* [To do]
Copy each line from the listing below where the word "update" shows up.

* [Recorded information]
`src/rtl/xyctr_pkg.sv`:
```
// shared constants, codes and control structs for the xy color transition ramp
// no dependencies; used by every other file of the block
package xyctr_pkg;

	localparam int COORD_W = 16;
	localparam int FRAC_W  = 8;
	localparam int ACC_W   = COORD_W + FRAC_W;
	localparam int STEP_W  = ACC_W + 1;
	localparam int SUM_W   = ACC_W + 2;
	localparam int CNT_W   = $clog2(ACC_W);

	localparam logic [COORD_W-1:0] ENDLESS_TICKS = 16'hFFFF;
	localparam logic [COORD_W-1:0] XY_MAX_RESET  = 16'hFEFF;
	localparam logic [COORD_W-1:0] XY_MIN_RESET  = 16'h0000;
	localparam logic [ACC_W:0]     ROUND_BIAS    = 25'd127;

	localparam logic OP_MOVE = 1'b0;
	localparam logic OP_TICK = 1'b1;

	localparam logic CFG_XY_MIN = 1'b0;
	localparam logic CFG_XY_MAX = 1'b1;

	typedef enum logic [3:0] {
		ST_IDLE = 4'b0001,
		ST_DIV  = 4'b0010,
		ST_UPD  = 4'b0100,
		ST_RES  = 4'b1000
	} state_t;

	typedef struct packed {
		logic move;
		logic update;
	} lane_ctrl_t;

	typedef struct packed {
		logic step_done;
	} lane_stat_t;

endpackage

```
`src/rtl/xyctr_if.sv`:
```
// valid/ready channel interfaces for command and result beats
// depends on xyctr_pkg for field widths
interface xyctr_cmd_if;
	logic                          valid;
	logic                          ready;
	logic                          operation;
	logic [xyctr_pkg::COORD_W-1:0] target_x;
	logic [xyctr_pkg::COORD_W-1:0] target_y;
	logic [xyctr_pkg::COORD_W-1:0] transition_time;

	modport source (output valid, output operation, output target_x, output target_y,
		output transition_time, input ready);
	modport sink (input valid, input operation, input target_x, input target_y,
		input transition_time, output ready);
endinterface

interface xyctr_res_if;
	logic                          valid;
	logic                          ready;
	logic [xyctr_pkg::COORD_W-1:0] current_x;
	logic [xyctr_pkg::COORD_W-1:0] current_y;
	logic [xyctr_pkg::COORD_W-1:0] ticks_left;
	logic                          transition_active;

	modport source (output valid, output current_x, output current_y, output ticks_left,
		output transition_active, input ready);
	modport sink (input valid, input current_x, input current_y, input ticks_left,
		input transition_active, output ready);
endinterface

```
`src/rtl/xyctr_div.sv`:
```
// serial restoring divider, one quotient bit per cycle, unsigned magnitudes
// depends on xyctr_pkg for widths
module xyctr_div (
	input  logic                          clk,
	input  logic                          arst_n,
	input  logic                          start,
	input  logic [xyctr_pkg::ACC_W-1:0]   dividend,
	input  logic [xyctr_pkg::COORD_W-1:0] divisor,
	output logic                          done,
	output logic [xyctr_pkg::ACC_W-1:0]   quotient
);

	logic                          busy_q;
	logic                          done_q;
	logic [xyctr_pkg::CNT_W-1:0]   cnt_q;
	logic [xyctr_pkg::COORD_W-1:0] div_q;
	logic [xyctr_pkg::COORD_W-1:0] rem_q;
	logic [xyctr_pkg::ACC_W-1:0]   quo_q;
	logic [xyctr_pkg::COORD_W:0]   rem_sh;
	logic [xyctr_pkg::COORD_W:0]   rem_sub;
	logic                          fits;

	always_comb begin
		rem_sh  = {rem_q, quo_q[xyctr_pkg::ACC_W-1]};
		rem_sub = rem_sh - {1'b0, div_q};
		fits    = (rem_sh >= {1'b0, div_q});
	end

	always_ff @(posedge clk or negedge arst_n) begin
		if (!arst_n) begin
			busy_q <= 1'b0;
			done_q <= 1'b0;
			cnt_q  <= '0;
		end else begin
			done_q <= 1'b0;
			if (start) begin
				busy_q <= 1'b1;
				cnt_q  <= '0;
			end else if (busy_q) begin
				cnt_q <= cnt_q + 1'b1;
				if (cnt_q == xyctr_pkg::CNT_W'(xyctr_pkg::ACC_W - 1)) begin
					busy_q <= 1'b0;
					done_q <= 1'b1;
				end
			end
		end
	end

	always_ff @(posedge clk) begin
		if (start) begin
			div_q <= divisor;
			rem_q <= '0;
			quo_q <= dividend;
		end else if (busy_q) begin
			// remainder stays below the divisor, so the top bit drops out
			rem_q <= fits ? rem_sub[xyctr_pkg::COORD_W-1:0] : rem_sh[xyctr_pkg::COORD_W-1:0];
			quo_q <= {quo_q[xyctr_pkg::ACC_W-2:0], fits};
		end
	end

	assign done     = done_q;
	assign quotient = quo_q;

endmodule

```
`src/rtl/xyctr_lane.sv`:
```
// one coordinate axis: accumulator, step, rounded coordinate and its step divider
// depends on xyctr_pkg and xyctr_div
module xyctr_lane (
	input  logic                          clk,
	input  logic                          arst_n,
	input  xyctr_pkg::lane_ctrl_t         ctrl,
	input  logic [xyctr_pkg::COORD_W-1:0] target,
	input  logic [xyctr_pkg::COORD_W-1:0] ticks,
	input  logic [xyctr_pkg::COORD_W-1:0] xy_min,
	input  logic [xyctr_pkg::COORD_W-1:0] xy_max,
	output xyctr_pkg::lane_stat_t         stat,
	output logic [xyctr_pkg::COORD_W-1:0] now
);

	logic [xyctr_pkg::ACC_W-1:0]         accum_q;
	logic signed [xyctr_pkg::STEP_W-1:0] step_q;
	logic [xyctr_pkg::COORD_W-1:0]       now_q;
	logic                                neg_q;

	logic [xyctr_pkg::COORD_W:0]         diff;
	logic [xyctr_pkg::COORD_W:0]         mag;
	logic                                div_done;
	logic [xyctr_pkg::ACC_W-1:0]         quo;

	logic signed [xyctr_pkg::SUM_W-1:0]  sum;
	logic [xyctr_pkg::COORD_W:0]         sum_int;
	logic                                step_pos;
	logic                                step_neg;
	logic [xyctr_pkg::ACC_W-1:0]         acc_nxt;
	logic [xyctr_pkg::ACC_W:0]           rnd;
	logic [xyctr_pkg::COORD_W-1:0]       now_nxt;

	always_comb begin
		diff = {1'b0, target} - {1'b0, now_q};
		mag  = diff[xyctr_pkg::COORD_W] ? -diff : diff;
	end

	xyctr_div u_div (
		.clk      (clk),
		.arst_n   (arst_n),
		.start    (ctrl.move),
		.dividend ({mag[xyctr_pkg::COORD_W-1:0], xyctr_pkg::FRAC_W'(0)}),
		.divisor  (ticks),
		.done     (div_done),
		.quotient (quo)
	);

	always_comb begin
		sum      = $signed({2'b00, accum_q}) + $signed({step_q[xyctr_pkg::STEP_W-1], step_q});
		sum_int  = sum[xyctr_pkg::SUM_W-2:xyctr_pkg::FRAC_W];
		step_neg = step_q[xyctr_pkg::STEP_W-1];
		step_pos = !step_neg && (step_q != '0);
		if (step_pos && (sum_int > {1'b0, xy_max})) begin
			acc_nxt = {xy_max, xyctr_pkg::FRAC_W'(0)};
		end else if (step_neg && (sum[xyctr_pkg::SUM_W-1] || (sum_int < {1'b0, xy_min}))) begin
			acc_nxt = {xy_min, xyctr_pkg::FRAC_W'(0)};
		end else begin
			acc_nxt = sum[xyctr_pkg::ACC_W-1:0];
		end
		// round to nearest with ties down, only while ramping upward, saturate on carry out
		rnd = {1'b0, acc_nxt} + xyctr_pkg::ROUND_BIAS;
		if (step_pos) begin
			now_nxt = rnd[xyctr_pkg::ACC_W] ? '1 : rnd[xyctr_pkg::ACC_W-1:xyctr_pkg::FRAC_W];
		end else begin
			now_nxt = acc_nxt[xyctr_pkg::ACC_W-1:xyctr_pkg::FRAC_W];
		end
	end

	always_ff @(posedge clk or negedge arst_n) begin
		if (!arst_n) begin
			accum_q <= '0;
			step_q  <= '0;
			now_q   <= '0;
			neg_q   <= 1'b0;
		end else begin
			if (ctrl.move) begin
				accum_q <= {now_q, xyctr_pkg::FRAC_W'(0)};
				neg_q   <= diff[xyctr_pkg::COORD_W];
			end else if (ctrl.update) begin
				accum_q <= acc_nxt;
				now_q   <= now_nxt;
			end
			if (div_done) begin
				step_q <= neg_q ? -$signed({1'b0, quo}) : $signed({1'b0, quo});
			end
		end
	end

	assign stat.step_done = div_done;
	assign now            = now_q;

endmodule

```
`src/rtl/xy_color_transition_ramp_top.sv`:
```
// top level of the xy color transition ramp: control, tick counter, limits, result register
// depends on xyctr_pkg, xyctr_if and xyctr_lane
//
// Ramps a color point (x, y) toward a target in 16.8 fixed point. A move beat sets a
// per-tick step for each axis, (target - current) * 256 / time truncated toward zero
// (time 0 counts as 1), and applies one update; a tick beat applies one update while
// ticks remain (65535 never counts down). Each axis is a lane with its own serial
// divider, and both lanes run side by side; the result stage merges them with the tick
// count. A move runs divide, update and result; a tick runs update and result, or only
// result with no ticks left. One beat is worked on at a time, and the next command is
// taken while the previous result still waits downstream. Limits are written through
// cfg_we/cfg_index/cfg_data by the user only while idle; the block does not enforce it.
module xy_color_transition_ramp_top (
	input  logic                          clk,
	input  logic                          arst_n,
	input  logic                          cfg_we,
	input  logic                          cfg_index,
	input  logic [xyctr_pkg::COORD_W-1:0] cfg_data,
	xyctr_cmd_if.sink                     cmd,
	xyctr_res_if.source                   res
);

	xyctr_pkg::state_t             state_q;
	logic [xyctr_pkg::COORD_W-1:0] xy_min_q;
	logic [xyctr_pkg::COORD_W-1:0] xy_max_q;
	logic [xyctr_pkg::COORD_W-1:0] ticks_q;
	logic                          res_valid_q;
	logic [xyctr_pkg::COORD_W-1:0] res_x_q;
	logic [xyctr_pkg::COORD_W-1:0] res_y_q;
	logic [xyctr_pkg::COORD_W-1:0] res_ticks_q;
	logic                          res_active_q;

	logic                          accept;
	logic                          res_load;
	logic [xyctr_pkg::COORD_W-1:0] ticks_in;
	xyctr_pkg::lane_ctrl_t         lane_ctrl;
	xyctr_pkg::lane_stat_t         stat_x;
	xyctr_pkg::lane_stat_t         stat_y;
	logic [xyctr_pkg::COORD_W-1:0] now_x;
	logic [xyctr_pkg::COORD_W-1:0] now_y;

	always_comb begin
		cmd.ready        = (state_q == xyctr_pkg::ST_IDLE);
		accept           = cmd.valid && cmd.ready;
		ticks_in         = (cmd.transition_time == '0) ? xyctr_pkg::COORD_W'(1)
			: cmd.transition_time;
		lane_ctrl.move   = accept && (cmd.operation == xyctr_pkg::OP_MOVE);
		lane_ctrl.update = (state_q == xyctr_pkg::ST_UPD);
		res_load         = (state_q == xyctr_pkg::ST_RES) && (!res_valid_q || res.ready);
	end

	xyctr_lane u_lane_x (
		.clk    (clk),
		.arst_n (arst_n),
		.ctrl   (lane_ctrl),
		.target (cmd.target_x),
		.ticks  (ticks_in),
		.xy_min (xy_min_q),
		.xy_max (xy_max_q),
		.stat   (stat_x),
		.now    (now_x)
	);

	xyctr_lane u_lane_y (
		.clk    (clk),
		.arst_n (arst_n),
		.ctrl   (lane_ctrl),
		.target (cmd.target_y),
		.ticks  (ticks_in),
		.xy_min (xy_min_q),
		.xy_max (xy_max_q),
		.stat   (stat_y),
		.now    (now_y)
	);

	always_ff @(posedge clk or negedge arst_n) begin
		if (!arst_n) begin
			state_q  <= xyctr_pkg::ST_IDLE;
			xy_min_q <= xyctr_pkg::XY_MIN_RESET;
			xy_max_q <= xyctr_pkg::XY_MAX_RESET;
			ticks_q  <= '0;
		end else begin
			if (cfg_we) begin
				case (cfg_index)
					xyctr_pkg::CFG_XY_MIN: xy_min_q <= cfg_data;
					xyctr_pkg::CFG_XY_MAX: xy_max_q <= cfg_data;
					default: ;
				endcase
			end
			case (state_q)
				xyctr_pkg::ST_IDLE: begin
					if (accept) begin
						if (cmd.operation == xyctr_pkg::OP_MOVE) begin
							ticks_q <= ticks_in;
							state_q <= xyctr_pkg::ST_DIV;
						end else if (ticks_q != '0) begin
							state_q <= xyctr_pkg::ST_UPD;
						end else begin
							state_q <= xyctr_pkg::ST_RES;
						end
					end
				end
				xyctr_pkg::ST_DIV: begin
					// both lanes divide by the same count, so they finish together
					if (stat_x.step_done && stat_y.step_done) begin
						state_q <= xyctr_pkg::ST_UPD;
					end
				end
				xyctr_pkg::ST_UPD: begin
					// one count per update, endless never counts down
					if (ticks_q != xyctr_pkg::ENDLESS_TICKS) begin
						ticks_q <= ticks_q - 1'b1;
					end
					state_q <= xyctr_pkg::ST_RES;
				end
				xyctr_pkg::ST_RES: begin
					if (res_load) begin
						state_q <= xyctr_pkg::ST_IDLE;
					end
				end
				default: state_q <= xyctr_pkg::ST_IDLE;
			endcase
		end
	end

	always_ff @(posedge clk or negedge arst_n) begin
		if (!arst_n) begin
			res_valid_q <= 1'b0;
		end else if (res_load) begin
			res_valid_q <= 1'b1;
		end else if (res.ready) begin
			res_valid_q <= 1'b0;
		end
	end

	always_ff @(posedge clk) begin
		if (res_load) begin
			res_x_q      <= now_x;
			res_y_q      <= now_y;
			res_ticks_q  <= ticks_q;
			res_active_q <= (ticks_q != '0);
		end
	end

	assign res.valid             = res_valid_q;
	assign res.current_x         = res_x_q;
	assign res.current_y         = res_y_q;
	assign res.ticks_left        = res_ticks_q;
	assign res.transition_active = res_active_q;

endmodule
```
`src/flat_wrapper.sv`:
```
// flat-port wrapper written by rule: the top's interface ports become plain ports
module xy_color_transition_ramp_top_flat 
  (clk, arst_n, cfg_we, cfg_index, cfg_data, cmd_valid, cmd_operation, cmd_target_x, cmd_target_y, cmd_transition_time, cmd_ready, res_valid, res_current_x, res_current_y, res_ticks_left, res_transition_active, res_ready);
  xyctr_cmd_if cmd_i ();
  xyctr_res_if res_i ();
  input  logic clk;
  input  logic arst_n;
  input  logic cfg_we;
  input  logic cfg_index;
  input  logic [xyctr_pkg::COORD_W-1:0] cfg_data;
  input wire logic [$bits(cmd_i.valid)-1:0] cmd_valid;
  input wire logic [$bits(cmd_i.operation)-1:0] cmd_operation;
  input wire logic [$bits(cmd_i.target_x)-1:0] cmd_target_x;
  input wire logic [$bits(cmd_i.target_y)-1:0] cmd_target_y;
  input wire logic [$bits(cmd_i.transition_time)-1:0] cmd_transition_time;
  output wire logic [$bits(cmd_i.ready)-1:0] cmd_ready;
  output wire logic [$bits(res_i.valid)-1:0] res_valid;
  output wire logic [$bits(res_i.current_x)-1:0] res_current_x;
  output wire logic [$bits(res_i.current_y)-1:0] res_current_y;
  output wire logic [$bits(res_i.ticks_left)-1:0] res_ticks_left;
  output wire logic [$bits(res_i.transition_active)-1:0] res_transition_active;
  input wire logic [$bits(res_i.ready)-1:0] res_ready;
  assign cmd_i.valid = cmd_valid;
  assign cmd_i.operation = cmd_operation;
  assign cmd_i.target_x = cmd_target_x;
  assign cmd_i.target_y = cmd_target_y;
  assign cmd_i.transition_time = cmd_transition_time;
  assign cmd_ready = cmd_i.ready;
  assign res_valid = res_i.valid;
  assign res_current_x = res_i.current_x;
  assign res_current_y = res_i.current_y;
  assign res_ticks_left = res_i.ticks_left;
  assign res_transition_active = res_i.transition_active;
  assign res_i.ready = res_ready;
  xy_color_transition_ramp_top u_core (.clk(clk), .arst_n(arst_n), .cfg_we(cfg_we), .cfg_index(cfg_index), .cfg_data(cfg_data), .cmd(cmd_i), .res(res_i));
endmodule
```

* [The completed task]
		logic update;
			end else if (ctrl.update) begin
// (time 0 counts as 1), and applies one update; a tick beat applies one update while
// count. A move runs divide, update and result; a tick runs update and result, or only
		lane_ctrl.update = (state_q == xyctr_pkg::ST_UPD);
					// one count per update, endless never counts down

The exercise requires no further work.